Koch nota che il Concilio di Nicea definì il credo in Gesù Cristo, ma menzionò il credo nello Spirito Santo solo in termini generici, e solo con il successivo Concilio di Costantinopoli si definì in dettaglio il credo riguardante lo Spirito Santo, che portò alla formulazione del dogma della Santa Trinità.
Koch va più nel dettaglio, guarda alla parola greca homoousios, della stessa sostanza, che è la confessione di Cristo come interpretazione della comunicazione tra il Figlio e il Padre”, e questa parola non rappresentava una “ellenizzazione” della fede, come molti storici protestanti hanno successivamente accusato.

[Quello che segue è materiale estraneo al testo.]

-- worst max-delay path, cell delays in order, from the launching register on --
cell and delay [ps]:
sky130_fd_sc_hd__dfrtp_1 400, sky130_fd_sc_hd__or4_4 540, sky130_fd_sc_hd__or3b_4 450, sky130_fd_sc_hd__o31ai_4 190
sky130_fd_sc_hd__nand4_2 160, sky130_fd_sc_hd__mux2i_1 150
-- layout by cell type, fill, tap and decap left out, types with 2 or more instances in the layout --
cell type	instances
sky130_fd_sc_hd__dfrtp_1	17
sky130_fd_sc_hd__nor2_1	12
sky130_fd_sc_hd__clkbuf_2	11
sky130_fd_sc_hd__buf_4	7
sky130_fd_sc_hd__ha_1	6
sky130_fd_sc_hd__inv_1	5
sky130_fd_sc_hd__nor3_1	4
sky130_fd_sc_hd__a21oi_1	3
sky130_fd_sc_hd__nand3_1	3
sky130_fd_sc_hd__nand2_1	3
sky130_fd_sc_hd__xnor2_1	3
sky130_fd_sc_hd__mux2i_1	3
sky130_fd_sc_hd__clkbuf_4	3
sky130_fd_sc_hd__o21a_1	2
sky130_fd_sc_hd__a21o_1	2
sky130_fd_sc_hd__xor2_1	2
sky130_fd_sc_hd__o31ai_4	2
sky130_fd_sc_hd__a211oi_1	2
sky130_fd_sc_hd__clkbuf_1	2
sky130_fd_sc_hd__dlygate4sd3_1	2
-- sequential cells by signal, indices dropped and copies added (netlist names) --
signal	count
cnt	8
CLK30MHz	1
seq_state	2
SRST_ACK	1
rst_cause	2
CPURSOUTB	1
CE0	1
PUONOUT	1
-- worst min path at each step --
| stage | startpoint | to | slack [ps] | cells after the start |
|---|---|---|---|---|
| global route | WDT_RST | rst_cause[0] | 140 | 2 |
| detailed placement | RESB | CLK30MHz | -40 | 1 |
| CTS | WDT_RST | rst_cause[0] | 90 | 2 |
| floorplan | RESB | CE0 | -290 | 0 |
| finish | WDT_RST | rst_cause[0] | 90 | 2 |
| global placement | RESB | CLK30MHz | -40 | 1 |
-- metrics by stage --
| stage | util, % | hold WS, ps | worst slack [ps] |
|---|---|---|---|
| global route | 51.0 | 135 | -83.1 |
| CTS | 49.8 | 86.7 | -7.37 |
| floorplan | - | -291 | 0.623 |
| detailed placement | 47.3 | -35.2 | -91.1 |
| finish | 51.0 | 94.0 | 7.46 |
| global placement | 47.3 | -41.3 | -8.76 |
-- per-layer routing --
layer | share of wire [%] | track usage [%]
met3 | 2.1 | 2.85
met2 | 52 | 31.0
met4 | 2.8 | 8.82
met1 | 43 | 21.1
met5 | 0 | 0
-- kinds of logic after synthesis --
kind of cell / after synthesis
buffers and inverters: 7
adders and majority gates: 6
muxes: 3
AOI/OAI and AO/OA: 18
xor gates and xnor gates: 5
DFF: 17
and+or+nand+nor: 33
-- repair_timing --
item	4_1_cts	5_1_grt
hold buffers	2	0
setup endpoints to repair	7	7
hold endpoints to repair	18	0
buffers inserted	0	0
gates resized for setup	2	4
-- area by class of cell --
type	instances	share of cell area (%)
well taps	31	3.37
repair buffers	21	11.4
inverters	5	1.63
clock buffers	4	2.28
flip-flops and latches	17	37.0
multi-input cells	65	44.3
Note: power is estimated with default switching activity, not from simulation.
**src/rtl/pwm_meter_pkg.sv**
```systemverilog
// Shared state encoding and arithmetic helpers for the pwm_meter block.
// Latency: none, this file holds only types and pure functions.
// Backpressure: none.
package pwm_meter_pkg;

  // Per-channel measurement FSM states
  typedef enum logic [1:0] {
    ST_IDLE = 2'd0,
    ST_ARM  = 2'd1,
    ST_HIGH = 2'd2,
    ST_LOW  = 2'd3
  } ch_state_t;

  // Bits needed to hold a prescaler count of 0..presc-1 (never below 1)
  function automatic int presc_width(input int presc);
    return (presc <= 2) ? 1 : $clog2(presc);
  endfunction

  // Increment that sticks at the all-ones value of a 'width'-bit field
  function automatic logic [63:0] sat_inc(input logic [63:0] val, input int width);
    logic [63:0] max_v;
    max_v = (width >= 64) ? {64{1'b1}} : ((64'd1 << width) - 64'd1);
    return (val == max_v) ? val : val + 64'd1;
  endfunction

endpackage

```
**src/rtl/pwm_channel.sv**
```systemverilog
// One measurement engine: synchroniser, phase FSM, saturating accumulators, results, sticky rdy.
// Latency: a cnt edge sampled at edge k is captured (results and rdy) at edge k+SYNC_STAGES.
// Backpressure: none; rdy is sticky until ack, and a new capture overwrites unread results.
module pwm_channel
  import pwm_meter_pkg::*;
#(
  parameter int WIDTH       = 24,
  parameter int SYNC_STAGES = 2
) (
  input  logic             clk,
  input  logic             reset,
  input  logic             cnt,
  input  logic             en,
  input  logic             ack,
  input  logic             tick,
  output logic [WIDTH-1:0] res_p,
  output logic [WIDTH-1:0] res_m,
  output logic             res_ovf_p,
  output logic             res_ovf_m,
  output logic             rdy
);

  localparam logic [WIDTH-1:0] ACC_MAX = {WIDTH{1'b1}};

  logic [SYNC_STAGES-1:0] sync_q;
  logic                   hist_q;
  logic                   lvl;
  logic                   rise;
  logic                   fall;

  ch_state_t        state;
  logic [WIDTH-1:0] p_acc;
  logic [WIDTH-1:0] m_acc;
  logic             sat_p;
  logic             sat_m;
  logic [WIDTH-1:0] p_inc;
  logic [WIDTH-1:0] m_inc;
  logic [WIDTH-1:0] fresh;

  assign lvl  = sync_q[SYNC_STAGES-1];
  assign rise = lvl & ~hist_q;
  assign fall = ~lvl & hist_q;

  assign p_inc = WIDTH'(sat_inc(64'(p_acc), WIDTH));
  assign m_inc = WIDTH'(sat_inc(64'(m_acc), WIDTH));
  // A phase entered on a tick cycle already owns that tick
  assign fresh = WIDTH'(tick);

  // Bring the asynchronous input into clk and keep one cycle of history for edge detection
  always_ff @(posedge clk) begin
    if (reset) begin
      sync_q <= '0;
      hist_q <= 1'b0;
    end else begin
      sync_q <= {sync_q[SYNC_STAGES-2:0], cnt};
      hist_q <= lvl;
    end
  end

  // Phase FSM: accumulate high/low ticks, capture on the closing edge, flag each full period
  always_ff @(posedge clk) begin
    if (reset) begin
      state     <= ST_IDLE;
      p_acc     <= '0;
      m_acc     <= '0;
      sat_p     <= 1'b0;
      sat_m     <= 1'b0;
      res_p     <= '0;
      res_m     <= '0;
      res_ovf_p <= 1'b0;
      res_ovf_m <= 1'b0;
      rdy       <= 1'b0;
    end else begin
      // A capture later in this block overrides the clear
      if (ack) rdy <= 1'b0;
      if (!en) begin
        state <= ST_IDLE;
        p_acc <= '0;
        m_acc <= '0;
        sat_p <= 1'b0;
        sat_m <= 1'b0;
      end else begin
        case (state)
          ST_IDLE: state <= ST_ARM;
          ST_ARM: begin
            // The phase in progress at enable time is partial, so wait for a clean rise
            if (rise) begin
              p_acc <= fresh;
              sat_p <= 1'b0;
              state <= ST_HIGH;
            end
          end
          ST_HIGH: begin
            if (fall) begin
              res_p     <= p_acc;
              res_ovf_p <= sat_p;
              m_acc     <= fresh;
              sat_m     <= 1'b0;
              state     <= ST_LOW;
            end else if (tick) begin
              p_acc <= p_inc;
              if (p_acc == ACC_MAX) sat_p <= 1'b1;
            end
          end
          ST_LOW: begin
            if (rise) begin
              res_m     <= m_acc;
              res_ovf_m <= sat_m;
              p_acc     <= fresh;
              sat_p     <= 1'b0;
              rdy       <= 1'b1;
              state     <= ST_HIGH;
            end else if (tick) begin
              m_acc <= m_inc;
              if (m_acc == ACC_MAX) sat_m <= 1'b1;
            end
          end
          default: state <= ST_IDLE;
        endcase
      end
    end
  end

endmodule

```
**src/rtl/pwm_meter.sv**
```systemverilog
// Multi-channel pulse-width meter with shared prescaler and registered channel-select readout; PWM_PERIOD_EN adds the period port.
// Latency: readout (count_p/count_m/ovf/period) lags the channel results and sel by 1 clk.
// Backpressure: none; per-channel rdy stays set until ack, new captures overwrite results.
module pwm_meter
  import pwm_meter_pkg::*;
#(
  parameter int  CH          = 2,
  parameter int  WIDTH       = 24,
  parameter int  PRESCALE    = 3,
  parameter int  SYNC_STAGES = 2,
  localparam int SEL_W       = (CH > 1) ? $clog2(CH) : 1
) (
  input  logic             clk,
  input  logic             reset,
  input  logic [CH-1:0]    cnt,
  input  logic [CH-1:0]    en,
  input  logic [SEL_W-1:0] sel,
  input  logic [CH-1:0]    ack,
  output logic [WIDTH-1:0] count_p,
  output logic [WIDTH-1:0] count_m,
  output logic             ovf,
  output logic [CH-1:0]    rdy
`ifdef PWM_PERIOD_EN
  ,
  output logic [WIDTH:0]   period
`endif
);

  localparam int              PS_W   = presc_width(PRESCALE);
  localparam logic [PS_W-1:0] PS_MAX = PS_W'(PRESCALE - 1);

  logic [PS_W-1:0]  ps_q;
  logic             tick;
  logic [WIDTH-1:0] res_p [CH];
  logic [WIDTH-1:0] res_m [CH];
  logic [CH-1:0]    ovf_p;
  logic [CH-1:0]    ovf_m;

  assign tick = (ps_q == PS_MAX);

  // Free-running prescaler shared by every channel, independent of en
  always_ff @(posedge clk) begin
    if (reset) begin
      ps_q <= '0;
    end else if (tick) begin
      ps_q <= '0;
    end else begin
      ps_q <= ps_q + PS_W'(1);
    end
  end

  for (genvar i = 0; i < CH; i++) begin : g_ch
    pwm_channel #(
      .WIDTH       (WIDTH),
      .SYNC_STAGES (SYNC_STAGES)
    ) u_ch (
      .clk       (clk),
      .reset     (reset),
      .cnt       (cnt[i]),
      .en        (en[i]),
      .ack       (ack[i]),
      .tick      (tick),
      .res_p     (res_p[i]),
      .res_m     (res_m[i]),
      .res_ovf_p (ovf_p[i]),
      .res_ovf_m (ovf_m[i]),
      .rdy       (rdy[i])
    );
  end

  // Registered readout of the selected channel; unpopulated select codes read as zero
  always_ff @(posedge clk) begin
    if (reset) begin
      count_p <= '0;
      count_m <= '0;
      ovf     <= 1'b0;
    end else if (int'(sel) < CH) begin
      count_p <= res_p[sel];
      count_m <= res_m[sel];
      ovf     <= ovf_p[sel] | ovf_m[sel];
    end else begin
      count_p <= '0;
      count_m <= '0;
      ovf     <= 1'b0;
    end
  end

`ifdef PWM_PERIOD_EN
  // Full period of the selected channel, one bit wider so the sum cannot wrap
  always_ff @(posedge clk) begin
    if (reset) begin
      period <= '0;
    end else if (int'(sel) < CH) begin
      period <= {1'b0, res_p[sel]} + {1'b0, res_m[sel]};
    end else begin
      period <= '0;
    end
  end
`endif

endmodule

```
`config.mk`:
```
export PLATFORM = sky130hd
export DESIGN_NAME = ce_monitor_flat
export DESIGN_NICKNAME = d
export VERILOG_FILES = /design/src/rtl/ce_monitor_pkg.sv /design/src/rtl/ce_monitor_if.sv /design/src/rtl/ce_counter.sv /design/src/rtl/ce_monitor.sv /design/src/flat_wrapper.sv
export SDC_FILE = /design/constraint.sdc
export NUM_CORES = 1
export LEC_CHECK = 0
export ABC_AREA = 1
export BUFFER_PORTS_ARGS = -buffer_cell sky130_fd_sc_hd__buf_2
export CAP_MARGIN = 10
export CORE_UTILIZATION = 40
export DETAILED_ROUTE_END_ITERATION = 8
export GPL_TIMING_DRIVEN = 0
export PLACE_DENSITY = 0.62
export SYNTH_ARGS = -nofsm -noshare
export SYNTH_HDL_FRONTEND = slang
export SYNTH_SLANG_ARGS = --single-unit
```
`constraint.sdc`:
```
create_clock -name clk_sys -period 2.77 [get_ports clk_sys]
set_input_delay 0.1385 -clock clk_sys [delete_from_list [all_inputs] [get_ports clk_sys]]
set_output_delay 0.1385 -clock clk_sys [all_outputs]
set_load 0.005 [all_outputs]
```
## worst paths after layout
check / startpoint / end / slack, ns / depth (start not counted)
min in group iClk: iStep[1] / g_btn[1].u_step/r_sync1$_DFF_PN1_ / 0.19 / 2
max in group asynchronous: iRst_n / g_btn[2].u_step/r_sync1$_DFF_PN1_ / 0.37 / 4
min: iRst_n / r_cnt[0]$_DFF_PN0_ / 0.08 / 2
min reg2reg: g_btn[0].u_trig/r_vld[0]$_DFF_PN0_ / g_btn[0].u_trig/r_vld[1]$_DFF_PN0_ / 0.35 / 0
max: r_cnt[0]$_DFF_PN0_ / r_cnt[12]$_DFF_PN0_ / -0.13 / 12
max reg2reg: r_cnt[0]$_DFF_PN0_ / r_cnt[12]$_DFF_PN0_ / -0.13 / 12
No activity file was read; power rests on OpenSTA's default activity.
<file path="src/rtl/cam_ctrl_pkg.sv">
`default_nettype none
// ============================================================================
//  Module   : cam_ctrl_pkg
//  Purpose  : Shared types for the CAM command sequencer: command opcodes,
//             sequencer states and the row-count derivation.
//  Revision : 1.0  initial release
// ============================================================================
package cam_ctrl_pkg;

    // Command opcodes as they appear on cmd_op_i
    typedef enum logic [1:0] {
        OP_LOOKUP = 2'b00,
        OP_INSERT = 2'b01,
        OP_READ   = 2'b10,
        OP_RSVD   = 2'b11
    } cam_op_e;

    // Sequencer states
    typedef enum logic [2:0] {
        ST_IDLE  = 3'd0,
        ST_SRCH  = 3'd1,
        ST_CHK   = 3'd2,
        ST_WR    = 3'd3,
        ST_RD    = 3'd4,
        ST_RDCAP = 3'd5,
        ST_RESP  = 3'd6
    } cam_ctrl_state_e;

    // Number of CAM rows addressed by an index of the given width
    function automatic int cam_depth(input int addr_width);
        return 1 << addr_width;
    endfunction

endpackage : cam_ctrl_pkg
`default_nettype wire

</file>
<file path="src/rtl/cam_free_finder.sv">
`default_nettype none
// ============================================================================
//  Module   : cam_free_finder
//  Purpose  : Combinational lowest-zero finder over the occupancy bitmap.
//  Ports    : i_occ        - occupancy bitmap, one bit per CAM row
//             o_free_index - lowest row whose occupancy bit is 0
//             o_any_free   - at least one row is free
//  Revision : 1.0  initial release
// ============================================================================
module cam_free_finder
    import cam_ctrl_pkg::*;
#(
    parameter int ADDR_WIDTH = 5,
    localparam int DEPTH     = cam_depth(ADDR_WIDTH)
) (
    input  logic [DEPTH-1:0]      i_occ,
    output logic [ADDR_WIDTH-1:0] o_free_index,
    output logic                  o_any_free
);

    logic [ADDR_WIDTH-1:0] w_free_index;
    logic                  w_any_free;

    // Scan from the top down so the last hit written is the lowest free row
    always_comb begin
        w_free_index = '0;
        w_any_free   = 1'b0;
        for (int i = DEPTH - 1; i >= 0; i--) begin
            if (!i_occ[i]) begin
                w_free_index = ADDR_WIDTH'(i);
                w_any_free   = 1'b1;
            end
        end
    end

    assign o_free_index = w_free_index;
    assign o_any_free   = w_any_free;

endmodule : cam_free_finder
`default_nettype wire

</file>
<file path="src/rtl/cam_ctrl.sv">
`default_nettype none
// ============================================================================
//  Module   : cam_ctrl
//  Purpose  : Command-level sequencer in front of a CAM. Accepts LOOKUP,
//             INSERT and READ commands, drives the CAM search/write/read
//             ports in a fixed cycle sequence, tracks row occupancy to
//             allocate free rows (round-robin eviction when full) and returns
//             one response per command.
//  Ports    : clk_i, rst_i                    - clock, sync active-high reset
//             cmd_*                           - command valid/ready channel
//             rsp_*                           - response valid/ready channel
//             cam_read_* / cam_write_* /
//             cam_search_*                    - CAM port drive and results
//  Revision : 1.0  initial release
// ============================================================================
module cam_ctrl
    import cam_ctrl_pkg::*;
#(
    parameter int WIDTH      = 32,
    parameter int ADDR_WIDTH = 5
) (
    input  logic                  clk_i,
    input  logic                  rst_i,
    // command channel
    input  logic                  cmd_valid_i,
    output logic                  cmd_ready_o,
    input  logic [1:0]            cmd_op_i,
    input  logic [WIDTH-1:0]      cmd_key_i,
    input  logic [ADDR_WIDTH-1:0] cmd_index_i,
    // response channel
    output logic                  rsp_valid_o,
    input  logic                  rsp_ready_i,
    output logic                  rsp_hit_o,
    output logic [ADDR_WIDTH-1:0] rsp_index_o,
    output logic [WIDTH-1:0]      rsp_data_o,
    output logic                  rsp_evict_o,
    output logic                  rsp_err_o,
    // CAM drive
    output logic                  cam_read_enable_o,
    output logic [ADDR_WIDTH-1:0] cam_read_index_o,
    output logic                  cam_write_enable_o,
    output logic [ADDR_WIDTH-1:0] cam_write_index_o,
    output logic [WIDTH-1:0]      cam_write_data_o,
    output logic                  cam_search_enable_o,
    output logic [WIDTH-1:0]      cam_search_data_o,
    // CAM results
    input  logic                  cam_read_valid_i,
    input  logic [WIDTH-1:0]      cam_read_value_i,
    input  logic                  cam_search_valid_i,
    input  logic [ADDR_WIDTH-1:0] cam_search_index_i
);

    localparam int DEPTH = cam_depth(ADDR_WIDTH);

    cam_ctrl_state_e       r_state;
    cam_op_e               r_op;
    logic [WIDTH-1:0]      r_key;
    logic [ADDR_WIDTH-1:0] r_index;
    logic [DEPTH-1:0]      r_occ;
    logic [ADDR_WIDTH-1:0] r_rr;

    logic                  r_cmd_ready;
    logic                  r_rsp_valid;
    logic                  r_rsp_hit;
    logic [ADDR_WIDTH-1:0] r_rsp_index;
    logic [WIDTH-1:0]      r_rsp_data;
    logic                  r_rsp_evict;
    logic                  r_rsp_err;
    logic                  r_rd_en;
    logic [ADDR_WIDTH-1:0] r_rd_index;
    logic                  r_wr_en;
    logic [ADDR_WIDTH-1:0] r_wr_index;
    logic [WIDTH-1:0]      r_wr_data;
    logic                  r_srch_en;
    logic [WIDTH-1:0]      r_srch_data;

    logic [ADDR_WIDTH-1:0] w_free_index;
    logic                  w_any_free;
    logic [ADDR_WIDTH-1:0] w_target;

    cam_free_finder #(
        .ADDR_WIDTH (ADDR_WIDTH)
    ) u_free_finder (
        .i_occ        (r_occ),
        .o_free_index (w_free_index),
        .o_any_free   (w_any_free)
    );

    // A free row always wins; only a full CAM falls back to the round-robin victim
    assign w_target = w_any_free ? w_free_index : r_rr;

    always_ff @(posedge clk_i) begin
        if (rst_i) begin
            r_state     <= ST_IDLE;
            r_op        <= OP_LOOKUP;
            r_key       <= '0;
            r_index     <= '0;
            r_occ       <= '0;
            r_rr        <= '0;
            r_cmd_ready <= 1'b1;
            r_rsp_valid <= 1'b0;
            r_rsp_hit   <= 1'b0;
            r_rsp_index <= '0;
            r_rsp_data  <= '0;
            r_rsp_evict <= 1'b0;
            r_rsp_err   <= 1'b0;
            r_rd_en     <= 1'b0;
            r_rd_index  <= '0;
            r_wr_en     <= 1'b0;
            r_wr_index  <= '0;
            r_wr_data   <= '0;
            r_srch_en   <= 1'b0;
            r_srch_data <= '0;
        end else begin
            case (r_state)
                ST_IDLE: begin
                    if (cmd_valid_i) begin
                        r_cmd_ready <= 1'b0;
                        r_op        <= cam_op_e'(cmd_op_i);
                        r_key       <= cmd_key_i;
                        r_index     <= cmd_index_i;
                        case (cam_op_e'(cmd_op_i))
                            OP_LOOKUP, OP_INSERT: begin
                                r_state     <= ST_SRCH;
                                r_srch_en   <= 1'b1;
                                r_srch_data <= cmd_key_i;
                            end
                            OP_READ: begin
                                r_state    <= ST_RD;
                                r_rd_en    <= 1'b1;
                                r_rd_index <= cmd_index_i;
                            end
                            default: begin
                                r_state     <= ST_RESP;
                                r_rsp_valid <= 1'b1;
                                r_rsp_err   <= 1'b1;
                            end
                        endcase
                    end
                end

                ST_SRCH: begin
                    // CAM registers the search result at this edge
                    r_srch_en   <= 1'b0;
                    r_srch_data <= '0;
                    r_state     <= ST_CHK;
                end

                ST_CHK: begin
                    if (cam_search_valid_i) begin
                        // Key present: report it, never write (even for INSERT)
                        r_rsp_hit   <= 1'b1;
                        r_rsp_index <= cam_search_index_i;
                        r_rsp_valid <= 1'b1;
                        r_state     <= ST_RESP;
                    end else if (r_op == OP_INSERT) begin
                        r_rsp_evict <= ~w_any_free;
                        if (!w_any_free) begin
                            r_rr <= r_rr + ADDR_WIDTH'(1);
                        end
                        r_wr_en    <= 1'b1;
                        r_wr_index <= w_target;
                        r_wr_data  <= r_key;
                        r_state    <= ST_WR;
                    end else begin
                        r_rsp_hit   <= 1'b0;
                        r_rsp_index <= '0;
                        r_rsp_valid <= 1'b1;
                        r_state     <= ST_RESP;
                    end
                end

                ST_WR: begin
                    r_occ[r_wr_index] <= 1'b1;
                    r_rsp_index       <= r_wr_index;
                    r_wr_en           <= 1'b0;
                    r_wr_index        <= '0;
                    r_wr_data         <= '0;
                    r_rsp_valid       <= 1'b1;
                    r_state           <= ST_RESP;
                end

                ST_RD: begin
                    r_rd_en    <= 1'b0;
                    r_rd_index <= '0;
                    r_state    <= ST_RDCAP;
                end

                ST_RDCAP: begin
                    r_rsp_data  <= cam_read_value_i;
                    r_rsp_hit   <= cam_read_valid_i;
                    r_rsp_index <= r_index;
                    r_rsp_valid <= 1'b1;
                    r_state     <= ST_RESP;
                end

                ST_RESP: begin
                    if (rsp_ready_i) begin
                        r_rsp_valid <= 1'b0;
                        r_rsp_hit   <= 1'b0;
                        r_rsp_index <= '0;
                        r_rsp_data  <= '0;
                        r_rsp_evict <= 1'b0;
                        r_rsp_err   <= 1'b0;
                        r_cmd_ready <= 1'b1;
                        r_state     <= ST_IDLE;
                    end
                end

                default: begin
                    r_state     <= ST_IDLE;
                    r_cmd_ready <= 1'b1;
                end
            endcase
        end
    end

    assign cmd_ready_o         = r_cmd_ready;
    assign rsp_valid_o         = r_rsp_valid;
    assign rsp_hit_o           = r_rsp_hit;
    assign rsp_index_o         = r_rsp_index;
    assign rsp_data_o          = r_rsp_data;
    assign rsp_evict_o         = r_rsp_evict;
    assign rsp_err_o           = r_rsp_err;
    assign cam_read_enable_o   = r_rd_en;
    assign cam_read_index_o    = r_rd_index;
    assign cam_write_enable_o  = r_wr_en;
    assign cam_write_index_o   = r_wr_index;
    assign cam_write_data_o    = r_wr_data;
    assign cam_search_enable_o = r_srch_en;
    assign cam_search_data_o   = r_srch_data;

endmodule : cam_ctrl
`default_nettype wire

</file>
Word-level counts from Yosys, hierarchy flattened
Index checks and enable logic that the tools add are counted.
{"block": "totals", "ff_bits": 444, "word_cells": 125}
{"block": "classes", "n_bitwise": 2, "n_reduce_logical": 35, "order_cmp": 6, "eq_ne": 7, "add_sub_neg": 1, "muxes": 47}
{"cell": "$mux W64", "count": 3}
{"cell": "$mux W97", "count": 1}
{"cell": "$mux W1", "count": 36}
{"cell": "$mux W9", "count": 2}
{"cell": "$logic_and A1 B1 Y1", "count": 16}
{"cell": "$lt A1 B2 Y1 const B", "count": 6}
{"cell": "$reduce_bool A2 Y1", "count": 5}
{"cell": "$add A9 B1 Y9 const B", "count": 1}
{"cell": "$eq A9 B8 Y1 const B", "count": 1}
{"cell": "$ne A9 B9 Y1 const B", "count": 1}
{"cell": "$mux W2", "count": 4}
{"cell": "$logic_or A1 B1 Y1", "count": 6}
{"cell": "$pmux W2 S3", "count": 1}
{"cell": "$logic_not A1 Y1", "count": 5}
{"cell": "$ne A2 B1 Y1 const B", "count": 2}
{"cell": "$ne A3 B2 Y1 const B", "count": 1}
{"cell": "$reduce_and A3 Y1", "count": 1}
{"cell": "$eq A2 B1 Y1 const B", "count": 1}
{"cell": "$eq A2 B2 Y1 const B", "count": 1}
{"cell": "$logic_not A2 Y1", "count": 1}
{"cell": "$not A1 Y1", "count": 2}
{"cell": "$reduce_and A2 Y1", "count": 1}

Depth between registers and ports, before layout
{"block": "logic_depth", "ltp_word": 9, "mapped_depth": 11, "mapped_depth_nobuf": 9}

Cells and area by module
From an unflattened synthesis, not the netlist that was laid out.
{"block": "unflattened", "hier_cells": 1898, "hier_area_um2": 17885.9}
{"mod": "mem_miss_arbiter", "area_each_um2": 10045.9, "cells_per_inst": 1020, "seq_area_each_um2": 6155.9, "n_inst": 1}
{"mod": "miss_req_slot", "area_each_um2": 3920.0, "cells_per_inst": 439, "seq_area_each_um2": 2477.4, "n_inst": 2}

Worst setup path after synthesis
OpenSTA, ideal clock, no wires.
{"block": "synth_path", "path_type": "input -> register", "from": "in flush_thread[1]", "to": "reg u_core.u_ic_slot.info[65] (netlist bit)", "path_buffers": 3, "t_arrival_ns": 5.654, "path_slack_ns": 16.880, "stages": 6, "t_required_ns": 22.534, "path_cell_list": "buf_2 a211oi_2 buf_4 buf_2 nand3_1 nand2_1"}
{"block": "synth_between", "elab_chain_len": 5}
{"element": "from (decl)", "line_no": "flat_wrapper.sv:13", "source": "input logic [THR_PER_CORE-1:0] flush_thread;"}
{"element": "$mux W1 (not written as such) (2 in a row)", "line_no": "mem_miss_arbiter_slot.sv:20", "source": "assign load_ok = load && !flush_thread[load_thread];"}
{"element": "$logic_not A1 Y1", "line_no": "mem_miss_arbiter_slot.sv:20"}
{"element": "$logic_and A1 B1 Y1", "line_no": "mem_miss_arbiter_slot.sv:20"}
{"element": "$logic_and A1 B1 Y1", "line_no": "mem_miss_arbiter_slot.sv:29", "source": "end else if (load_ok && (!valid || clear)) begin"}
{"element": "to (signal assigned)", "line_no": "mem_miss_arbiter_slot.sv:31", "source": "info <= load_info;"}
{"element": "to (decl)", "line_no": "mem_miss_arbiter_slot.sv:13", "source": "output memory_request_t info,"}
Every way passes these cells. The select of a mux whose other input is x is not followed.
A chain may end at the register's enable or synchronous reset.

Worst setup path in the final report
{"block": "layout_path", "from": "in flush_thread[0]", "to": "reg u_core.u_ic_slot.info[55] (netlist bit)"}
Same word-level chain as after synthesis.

Koch rimarca che la confessione cristologica di Nicea ha più somiglianze che differenze con la confessione di Cristo presentata nel Nuovo Testamento, e per questo va detto che “il centro più profondo della figura storica di Gesù di Nazareth si trova nella predicazione di Gesù come Figlio”, e il suo continuo contatto con il Padre può essere davvero descritto come homoousios.
Insomma, con questa parola il Concilio di Nicea non ellenizzò la fede cristiana, ma – afferma Koch – “ha espresso l’incomparabile novità e unicità che è visibile nella relazione tra il Figlio e il Padre come attestato nella Bibbia”, e quindi “si deve più accuratamente dire che c’è stata una cristianizzazione del Greco attraverso una ellenizzazione del Vangelo”, e alla fine si deve considerare ancora più accurato pensare che fu Ario, e non il Concilio di Nicea, ad ellenizzare la fede in Dio.
Anche perché – aggiunge il cardinale Koch – il Concilio di Nicea del 325 trasformò il concetto di Dio, che prima era “caratterizzato da una assunzione di una stretta e unità con relazioni, che è il motivo per cui la molteplicità presenta una realtà inferiore”, e che con Nicea si apre all’idea di una “molteplicità del concetto di Dio stesso”.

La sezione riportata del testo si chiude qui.